Legislation sponsored by Senator Ed Jackson set to take effect July 1 will positively impact the lives of many Tennesseans

(NASHVILLE, Tenn.) – Two major bills sponsored by Senator Ed Jackson (R-Jackson) and passed by the General Assembly are among 153 new laws which will become effective in Tennessee on July 1.  One new law addresses opioid addiction by helping to ensure effective treatment methods are utilized, while the other aims to reduce recidivism through an innovative grant program for local jails that conduct successful reentry programs.

“Each year, about 5,000 Tennesseans leave our prisons after serving for crimes they have committed,” said Sen. Jackson, who is Chairman of the Senate Corrections Subcommittee.  “We can either help them become productive, taxpaying citizens, or we can risk them turning back to a life of crime and create a never-ending cycle.  This pilot program will help identify and formulate better policies that can be scaled throughout the state to reduce recidivism, make our communities safer, and help save taxpayer money.”

Tennessee spends over $1 billion for corrections or 6.74 percent of the state’s budget.  It is the fifth largest line item in the budget.

The legislation addressing opioid abuse prevents over-prescription of addiction treatment drugs to ensure they’re used to treat addiction rather than perpetuate it.  The bill is one of many General Assembly initiatives that complement the Haslam administration’s comprehensive opioid legislative package, TN Together, which is also set for enactment on July 1.

“Opioid addiction devastates our communities and our people,” added Sen. Jackson.  “Too many Tennesseans have fallen prey to this debilitating pandemic.  The goal of this new law is to get the prescriber and the patient focused on a full recovery from addiction.  That includes the drugs used to treat opiate addiction.”

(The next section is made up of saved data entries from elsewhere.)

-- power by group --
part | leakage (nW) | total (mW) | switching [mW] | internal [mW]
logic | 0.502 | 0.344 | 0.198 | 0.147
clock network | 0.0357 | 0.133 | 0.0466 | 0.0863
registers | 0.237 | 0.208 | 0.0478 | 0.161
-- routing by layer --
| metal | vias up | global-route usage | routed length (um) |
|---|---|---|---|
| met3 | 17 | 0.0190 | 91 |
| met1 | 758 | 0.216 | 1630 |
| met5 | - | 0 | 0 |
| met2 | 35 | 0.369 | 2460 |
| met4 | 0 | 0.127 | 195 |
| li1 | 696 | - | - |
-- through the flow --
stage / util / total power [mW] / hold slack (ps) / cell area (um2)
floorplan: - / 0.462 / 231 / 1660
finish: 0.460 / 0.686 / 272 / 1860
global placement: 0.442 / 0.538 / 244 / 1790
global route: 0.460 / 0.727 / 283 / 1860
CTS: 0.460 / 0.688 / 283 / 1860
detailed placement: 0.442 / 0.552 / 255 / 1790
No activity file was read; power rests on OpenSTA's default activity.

In addition, Sen. Jackson co-sponsored several other key laws that will take effect on July 1 including:

  • Juvenile justice reform legislation which invests in treatment and addresses the problem of longer and ineffective incarceration for minor offenses, including those which would not be crimes for adults;
  • A new law which aims to provide low level criminal offenders a fresh start in finding employment after serving time in prison by reducing barriers to obtain a professional license if the license sought is unrelated to past crimes;
  • A new statue creating greater cooperation between the Tennessee Bureau of Investigation (TBI) and local authorities in order to prevent those with mental health issues from purchasing firearms;
  • A measure to cut off the flow of funds used in the purchase of illegal drugs by addressing the use of gift cards obtained through retail theft which are very commonly linked to the purchase of opiates;
  • Henry’s Law, named for a Knoxville teen who tragically died of an opioid overdose, which will increase jail time for drug dealers who distribute drugs to minors who die from an overdose; and
  • The Rural Hospital Transformation Act which supports the financial viability of the state’s rural hospitals through a program that gives them the resources to assess and implement operational changes to help ensure financial viability in an ever-evolving healthcare marketplace.

“These new laws will positively affect Tennesseans in a wide variety of ways.  I am very pleased they passed our General Assembly and believe they will change many lives for the better,” Jackson concluded.